Understanding Sampler Stochasticity in Training Diffusion Models for RLHF
- URL: http://arxiv.org/abs/2510.10767v1
- Date: Sun, 12 Oct 2025 19:08:38 GMT
- Title: Understanding Sampler Stochasticity in Training Diffusion Models for RLHF
- Authors: Jiayuan Sheng, Hanyang Zhao, Haoxian Chen, David D. Yao, Wenpin Tang,
- Abstract summary: This paper theoretically characterizes the reward gap and provides non-vacuous bounds for general diffusion models.<n> Empirically, our findings through large-scale experiments on text-to-image models validate that reward gaps consistently narrow over training.

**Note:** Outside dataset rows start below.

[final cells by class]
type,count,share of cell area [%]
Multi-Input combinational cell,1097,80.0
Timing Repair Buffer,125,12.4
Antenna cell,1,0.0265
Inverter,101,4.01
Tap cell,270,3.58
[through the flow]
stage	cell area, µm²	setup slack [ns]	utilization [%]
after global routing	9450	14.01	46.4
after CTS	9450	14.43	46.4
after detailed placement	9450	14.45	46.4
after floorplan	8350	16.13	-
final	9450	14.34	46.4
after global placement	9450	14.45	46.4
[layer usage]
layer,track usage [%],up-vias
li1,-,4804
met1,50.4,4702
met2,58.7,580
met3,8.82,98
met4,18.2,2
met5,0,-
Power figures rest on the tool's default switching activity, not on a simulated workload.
## flow/run.sh

```bash
#!/bin/bash
# OpenROAD 26Q1-2900-gdf79404cd8, Yosys 0.63+post, stock flow scripts
make -C /OpenROAD-flow-scripts/flow DESIGN_CONFIG=/design/flow/config.mk WORK_HOME=/design/flow/orfs finish
```

## flow/config.mk

```make
export PLATFORM = sky130hd
export DESIGN_NAME = hazard
export DESIGN_NICKNAME = hazard
export VERILOG_FILES = /design/flow/design.v
export SDC_FILE = /design/flow/constraint.sdc
export NUM_CORES = 4
export LEC_CHECK = 1
export CORE_AREA = 10 10 98 98
export DIE_AREA = 0 0 108 108
```

## flow/constraint.sdc

```tcl
current_design hazard

set clk_period 3.2
set clk_io_pct 0.2

create_clock -name clk0 -period $clk_period

set non_clock_inputs [all_inputs -no_clocks]
set_input_delay [expr $clk_period * $clk_io_pct] -clock clk0 $non_clock_inputs
set_output_delay [expr $clk_period * $clk_io_pct] -clock clk0 [all_outputs]
```
==> design/flow/design.v <==
module Hamming_Decoder(
input clk1,
input clk2,
input s_in,
input reset,
output s_out
);
wire [6:0] parallel_in;
ShiftRegister #(.WIDTH(7)) 
reg_in(
.clk(clk1),
.reset(0),
.write(0),
.shift(1),
.serial_in(s_in),
.data_in(0),
.data_out(parallel_in)
);
wire [3:0] parallel_out;
decoder dec(
.data_in(parallel_in),
.data_out(parallel_out)
);
wire countfull;
counter_4bit counter (
.clk(clk2),
.en(1),
.reset(reset),
.full(countfull)
);
ShiftRegister #(.WIDTH(4)) 
reg_out (
.clk(clk2),
.reset(0),
.write(countfull),
.shift(1),
.data_in(parallel_out),
.serial_out(s_out)
);
endmodule
module ShiftRegister
#(
	parameter WIDTH=4
)
(
	input clk,
	input reset,
	input write,
	input shift,
	input[WIDTH-1:0] data_in,
	input serial_in,
	output serial_out,
	output[WIDTH-1:0] data_out
    );
	reg[WIDTH-1:0] data;
	always @(posedge clk)
	begin
		if(reset==1)
			data<=0;
		else if(write==1)
			data<=data_in;
		else if(shift==1) 
			data<={serial_in,data[WIDTH-1:1]};
	end
	assign serial_out=data[0];
	assign data_out=data;
endmodule
module counter_4bit
	#(
	parameter WIDTH=2
	)
	(
	input clk,
	input reset,
	input en,
	output full
    );
 reg[WIDTH-1:0] count;
	 always @(posedge clk)
	 begin
		if(reset==1)
			count<=0;
			else
				if(en==1)
				begin
					count<=count+1;
				end
	 end
	 assign full = (count >= 2'b11)? 1: 0;
endmodule
module decoder(data_in , data_out);
input [6:0] data_in;
output [3:0] data_out;
wire test1;
wire test2;
wire test3;
reg [6:0] tester;
assign test1 = data_in[0] ^ data_in[2] ^ data_in[4] ^ data_in[6];
assign test2 = data_in[1] ^ data_in[2] ^ data_in[5] ^ data_in[6];
assign test3 = ^ data_in[6:3];
always @(*) begin
case({test3, test2, test1})
3'b011: tester = data_in ^ 7'b0000100;
3'b101: tester = data_in ^ 7'b0010000;
3'b110: tester = data_in ^ 7'b0100000;
3'b111: tester = data_in ^ 7'b1000000;
default tester = data_in;
endcase
end
assign data_out = {tester[6:4],tester[2]};
endmodule
==> design/flow/run.sh <==
#!/bin/bash
# OpenROAD 26Q1-2900-gdf79404cd8, Yosys 0.63+post, stock flow scripts
make -C /OpenROAD-flow-scripts/flow DESIGN_CONFIG=/design/flow/config.mk WORK_HOME=/design/flow/orfs finish
==> design/flow/config.mk <==
export PLATFORM = sky130hd
export DESIGN_NAME = Hamming_Decoder
export DESIGN_NICKNAME = Hamming_Decoder
export VERILOG_FILES = /design/flow/design.v
export SDC_FILE = /design/flow/constraint.sdc
export NUM_CORES = 4
export LEC_CHECK = 1
export CORE_AREA = 10 10 70 70
export DIE_AREA = 0 0 80 80
==> design/flow/constraint.sdc <==
current_design Hamming_Decoder

set clk_period 1.0
set clk_io_pct 0.2

create_clock -name clk0 -period $clk_period [get_ports {clk1}]
create_clock -name clk1 -period $clk_period [get_ports {clk2}]

set non_clock_inputs [all_inputs -no_clocks]
set_input_delay [expr $clk_period * $clk_io_pct] -clock clk0 $non_clock_inputs
set_output_delay [expr $clk_period * $clk_io_pct] -clock clk0 [all_outputs]
==> results.ini <==
[floorplanning]
num_io_pins=5
fp.dieH_um=80
rows=21
die_width_um=80
core_mm2=0.00342
chipArea_mm2=0.00640
initial_utilization=0.157

[min_path]
worstHoldPathType=input pin to register
timing.hold.worst.start=s_in

[logic_synthesis]
numSynthFlops=13
ys_seq_frac=0.485
post-synth-top-count-cell=sky130_fd_sc_hd__dfxtp_1
netlist_top_cells_area=sky130_fd_sc_hd__dfxtp_1 (48%), sky130_fd_sc_hd__nand3_1 (6.5%), sky130_fd_sc_hd__xnor2_1 (6.5%), sky130_fd_sc_hd__xor2_1 (6.5%), sky130_fd_sc_hd__a2111o_1 (6.3%)
synthesis.area_per_instance_um2=10.3
area_of_the_mapped_netlist_um2=537
ys_cells=52
edf_count=0
top_area_cell=sky130_fd_sc_hd__dfxtp_1
yosysUniqueCellTypes=15
synth.yosys.chip_area_um2=537
gate_count_post_synth=52
top_cells_by_count=sky130_fd_sc_hd__dfxtp_1 (13), sky130_fd_sc_hd__nand3_1 (7)
synthFlopType=sky130_fd_sc_hd__dfxtp_1
yosys_warnings=12
synthDominantCellAreaShare=0.485
postSynth.asyncResetShare=0

[global_routing]
grt_use_total=0.0349
antenna_violations_before_repair=0
globalRoute.totalOverflow=0
first_global_vias=460
grt_first_pass_wirelength_um=1840
grt_max_degree=7

[power_and_ir_drop]
tot_pwr_mw=1.29
vdd_drop_max_mv=0.450
total_power_per_unit_cell_area_mw_per_mm2=1510
power.leakage_nw=0.324

[sta]
hold_ws_ns=0.390
slew_viol_final=0
tightestPinTransition_ns=0.209
worst_slack_ns=-0.406
rsz_0062_raised_after_global_routing=yes
max-slew-margin-rel=0.860
skew_ns=0.00241
timing_hold_violations_final=0
final-setup-viol-count=4

[routing]
vias_per_cell=3.64
drt_first_pass_iters=4
num_vias=422
maxUsedRoutingLayer=met4
met3RoutedLength_um=54
drc=0
antennaDiodeCount=0
wl_per_cell_um=9.20
route.final.wire_length_um=1070
ant_nets=0
dr.first_iter.drc_count=48
met1Wirelength_um=546
met2_wirelength_um=439

[cts]
clock_tree_from_tritoncts=done
path_clk_slew_ns=0.05
hold_buffer_count_at_cts=0
tritoncts_num_sinks=13

[placed_design]
dp.final_hpwl_um=677
place_worst_setup_slack_ns=-0.464
gpl.final_weighted_congestion=0.814
number_of_port_buffers=3
placedCellCount=106

[job]
max-cap-violations=0
openroad.warnings=29

[critical_path]
critical_path.endpoint_type=register
r2r-start=reg_in.data[2]
setup.worst_path.start=reg_in.data[2]
critical_path_arrival_ns=1.57
r2r_slack_ns=-0.41
path_class=register to register
critical_path.startpoint_type=register
critPathRequiredTime_ns=1.17
critical_path.max_fanout=4

[final_layout]
area_growth_pct=59.7
layoutNonFillerInstCount=116
ratio_of_cells_with_drive_above_1_in_the_final_layout=0.514
finish.utilization=0.251
layout_fillers=375

[run_status]
status=finished with violations
failed_checks=setup timing

-- stage by stage --
step,setup TNS [ns],area [µm²]
final,-1.47,857
after global routing,-1.71,857
after CTS,-1.44,822
after detailed placement,-1.73,674
after global placement,-1.64,674
after floorplan,-1.40,551
-- layout by cell type (no fill, tap or decap), types with 2 or more instances in the layout --
| master | count |
|---|---|
| sky130_fd_sc_hd__a2111o_1 | 3 |
| sky130_fd_sc_hd__a21oi_1 | 3 |
| sky130_fd_sc_hd__buf_4 | 7 |
| sky130_fd_sc_hd__buf_6 | 3 |
| sky130_fd_sc_hd__clkbuf_4 | 6 |
| sky130_fd_sc_hd__clkdlybuf4s50_1 | 2 |
| sky130_fd_sc_hd__dfxtp_1 | 6 |
| sky130_fd_sc_hd__dfxtp_2 | 5 |
| sky130_fd_sc_hd__dfxtp_4 | 2 |
| sky130_fd_sc_hd__inv_1 | 4 |
| sky130_fd_sc_hd__nand2_1 | 3 |
| sky130_fd_sc_hd__nand3_1 | 5 |
| sky130_fd_sc_hd__nand3_2 | 2 |
| sky130_fd_sc_hd__o221ai_1 | 2 |
| sky130_fd_sc_hd__xnor2_2 | 2 |
| sky130_fd_sc_hd__xor2_2 | 3 |
-- state kept, by name, indices dropped and copies added (netlist names) --
name and cells:
reg_in.data 7, counter.count 2, reg_out.data 4
-- worst max-delay path: stages, from the launching register on --
cell and delay [ns]:
sky130_fd_sc_hd__dfxtp_4 0.35, sky130_fd_sc_hd__xnor3_2 0.41, sky130_fd_sc_hd__xor2_2 0.19, sky130_fd_sc_hd__a2111o_1 0.31, sky130_fd_sc_hd__o221ai_2 0.06
-- final timing paths --
kind / depth (start not counted) / to
min in group clk1: 1 / counter.count[0]
max reg2reg: 4 / reg_out.data[0]
min reg2reg: 0 / reg_in.data[2]
max in group clk0: 1 / s_out
min: 1 / reg_in.data[6]
max: 4 / reg_out.data[0]
-- cell type report --
cell class	instances	area, µm²	share of cell area
tap	46	57.6	0.0672
inverter	4	15.0	0.0175
clock buffer	7	48.8	0.0569
timing repair buffer	13	115	0.134
sequential	13	274	0.320
multi-input combinational	33	347	0.404
-- repair_timing --
item / in CTS / in global routing
pin swaps: 6 / 1
endpoints found under the setup margin: 5 / 4
gates resized: 20 / 5
hold endpoints to repair: 0 / 0
buffers inserted: 2 / 1
-- logic make-up after synthesis --
logic type / after synthesis / synth area share
compound gates: 11 / 0.166
buf+inv: 6 / 0.0466
simple gates: 12 / 0.105
flops: 13 / 0.485
fa+ha+maj: 1 / 0.0233
xor+xnor: 9 / 0.175
-- per-layer routing --
metal	vias to the layer above	track usage
li1	217	-
met1	190	0.0455
met2	13	0.0490
met3	2	0.0159
met4	0	0.0141
met5	-	0
-- power breakdown --
part           switching (mW)  total, mW  internal (mW)
Combinational           0.108      0.238          0.130
Sequential             0.0314      0.588          0.556
Clock                   0.178      0.465          0.287
Total                   0.318       1.29          0.973
No activity file was given, so power comes from the tool's default toggle rates.
--- flow/config.mk ---
export PLATFORM = sky130hd
export DESIGN_NAME = controller
export DESIGN_NICKNAME = controller
export VERILOG_FILES = /design/flow/design.v
export SDC_FILE = /design/flow/constraint.sdc
export NUM_CORES = 4
export LEC_CHECK = 1
export CORE_AREA = 10 10 70 70
export DIE_AREA = 0 0 80 80
### flow/run.sh
#!/bin/bash
# OpenROAD 26Q1-2900-gdf79404cd8, Yosys 0.63+post, stock flow scripts
make -C /OpenROAD-flow-scripts/flow DESIGN_CONFIG=/design/flow/config.mk WORK_HOME=/design/flow/orfs finish
### flow/config.mk
export PLATFORM = sky130hd
export DESIGN_NAME = day11
export DESIGN_NICKNAME = day11
export VERILOG_FILES = /design/flow/design.v
export SDC_FILE = /design/flow/constraint.sdc
export NUM_CORES = 4
export LEC_CHECK = 1
export CORE_AREA = 10 10 70 70
export DIE_AREA = 0 0 80 80
### flow/constraint.sdc
current_design day11

set clk_period 1.6
set clk_io_pct 0.2

create_clock -name clk0 -period $clk_period [get_ports {clk}]

set non_clock_inputs [all_inputs -no_clocks]
set_input_delay [expr $clk_period * $clk_io_pct] -clock clk0 $non_clock_inputs
set_output_delay [expr $clk_period * $clk_io_pct] -clock clk0 [all_outputs]
### flow/design.v
module day11 (
  input     wire      clk,
  input     wire      reset,
  output    wire      empty_o,
  input     wire[3:0] parallel_i,
  output    wire      serial_o,
  output    wire      valid_o
);
  logic [3:0] shift_ff;
  logic [3:0] nxt_shift;
  always_ff @(posedge clk or posedge reset)
    if (reset)
      shift_ff <= 4'h0;
    else
      shift_ff <= nxt_shift;
  assign nxt_shift = empty_o ? parallel_i :
                               {1'b0, shift_ff[3:1]};
  assign serial_o = shift_ff[0];
  logic [2:0] count_ff;
  logic [2:0] nxt_count;
  always_ff @(posedge clk or posedge reset)
    if (reset)
      count_ff <= 3'h0;
    else
      count_ff <= nxt_count;
  assign nxt_count = (count_ff == 3'h4) ? 3'h0 :
                                          count_ff + 3'h1;
  assign valid_o = |count_ff;
  assign empty_o = (count_ff == 3'h0);
endmodule
==> impl_metrics.csv <==
group,metric,value,unit
die,die_x,80,um
routing,drtPass1Iterations,2,
final_timing,maxSlewViolCount,0,
routing,vias,207,
clock_tree,numCtsBuffers,3,
placed_design,hpwl,466,um
logic_synthesis,syn_area_per_cell,13.9,um^2
status,status,"finished, final reports clean",
final_timing,hold_viol_final,0,
logic_synthesis,synth_flops,7,
flow_run,warnings,26,
min_path,worstHoldPathType,"input pin to async pin",
setup_path,cp-end-kind,"output pin",
final_timing,tightestPinTransition,0.270,ns
setup_path,cp.required,1.28,ns
setup_path,cp_max_fo,2,
clock_tree,root_buffer,"clkbuf_4",
setup_path,cpPeakStageDelay,0.38,ns
final_timing,fmax,645,MHz
power_and_ir_drop,switching_share,20.9,%
routing,postRouteWirelength,629,um
finish,final_cell_mix,"8 x buf_4, 7 x dfrtp_1, 6 x clkdlybuf4s50_1",
clock_tree,clkSinkCount,7,
routing,drtAntennaViolNets,0,
finish,drive_above_1_share,52.4,%
global_route,grt.total_usage,2.09,%
die,row_count,21,
logic_synthesis,ys_sh_adder,8.20,%
final_timing,final-setup-viol-count,0,
power_and_ir_drop,net-switching-power,0.0752,mW
routing,wl_per_cell,7.15,um
routing,drt_iter0_drc,17,
setup_path,reg2reg_to,"shift_ff[1]$_DFF_PP0_",
placed_design,dpl_cell_area,462,um^2
die,core_area,0.00342,mm^2
logic_synthesis,ys_sh_aoi,1.64,%
setup_path,crit_type,"flip-flop to output pin",
logic_synthesis,simple_gate_area_share,5.74,%
final_timing,slew_headroom,82.0,%
die,io-pin-count,9,
clock_tree,cts_max_path_buffers,2,
logic_synthesis,ys_area,305,um^2
final_timing,skew,0.00512,ns
power_and_ir_drop,p_per_area,680,mW/mm^2
clock_tree,path_clk_slew,0.06,ns
final_timing,fin_ws,0.0487,ns
routing,drc,0,
setup_path,crit_arrival,1.23,ns
placed_design,gp_congestion,0.711,
finish,area_delta_synth_final,73.8,%
logic_synthesis,yosys.area_share.xor_xnor,0,%
placed_design,port_buffers,8,
setup_path,critical_path_buf_inv_count,3,
setup_path,worstReg2RegStart,"count_ff[1]$_DFF_PP0_",
setup_path,path_cells,"inv_1 > ha_2 > nor2b_4 > buf_6 > buf_2",
logic_synthesis,synth-seq-area-share,57.4,%
clock_tree,postCtsHoldBufs,0,
routing,via_per_inst,2.35,
setup_path,critPathTopFamily,"flip-flops",
global_route,grt_max_degree,8,
logic_synthesis,ys_cells,22,
logic_synthesis,mux_share,18.4,%
global_route,gr-total-overflow,0,
clock_tree,htree_levels,1,
logic_synthesis,yosysWarnings,1,
flow_run,maxCapViolCount,0,
global_route,grt_pass1_wl,1040,um
finish,layout.cells.most_common,"buf_4",
finish,fin_area,531,um^2
finish,fin_cells,88,
die,dieArea,0.00640,mm^2
final_timing,finalCritPeriodShare,97.0,%
final_timing,period_minus_slack,1.55,ns
power_and_ir_drop,seqPwrFrac,50.0,%
die,fp_util,8.94,%
power_and_ir_drop,power_frac_comb,5.5,%
power_and_ir_drop,ir_drop,0.206,mV
logic_synthesis,syn_area,305,um^2
logic_synthesis,synth.distinct_cells,10,
power_and_ir_drop,internal-power,0.285,mW
setup_path,cp_num_cells,5,
power_and_ir_drop,total_power,0.361,mW
logic_synthesis,ys_top_logic_family,"multiplexers",
power_and_ir_drop,leakage,0.260,nW
routing,antenna-diode-count,0,
setup_path,crit_path_top_delay_cell,"dfrtp_1",
placed_design,post-place-ws,-0.0954,ns
global_route,antenna_found_initial,0,
global_route,grt_pass1_vias,231,
final_timing,fin_tns_setup,0,ns
setup_path,reg2reg_depth,7,
setup_path,ff2ff_setup_slack,0.08,ns
clock_tree,clk_latency,0.25,ns
setup_path,cp-start-kind,"flip-flop",
logic_synthesis,postSynthCellCount,22,
clock_tree,cts_tree,"yes",
die,die_h,80,um
placed_design,dp_cells,79,
power_and_ir_drop,pwr-share-clk,44.6,%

- Score: 11.537564997052606
- License: http://creativecommons.org/licenses/by/4.0/
- Abstract: Reinforcement Learning from Human Feedback (RLHF) is increasingly used to fine-tune diffusion models, but a key challenge arises from the mismatch between stochastic samplers used during training and deterministic samplers used during inference. In practice, models are fine-tuned using stochastic SDE samplers to encourage exploration, while inference typically relies on deterministic ODE samplers for efficiency and stability. This discrepancy induces a reward gap, raising concerns about whether high-quality outputs can be expected during inference. In this paper, we theoretically characterize this reward gap and provide non-vacuous bounds for general diffusion models, along with sharper convergence rates for Variance Exploding (VE) and Variance Preserving (VP) Gaussian models. Methodologically, we adopt the generalized denoising diffusion implicit models (gDDIM) framework to support arbitrarily high levels of stochasticity, preserving data marginals throughout. Empirically, our findings through large-scale experiments on text-to-image models using denoising diffusion policy optimization (DDPO) and mixed group relative policy optimization (MixGRPO) validate that reward gaps consistently narrow over training, and ODE sampling quality improves when models are updated using higher-stochasticity SDE training.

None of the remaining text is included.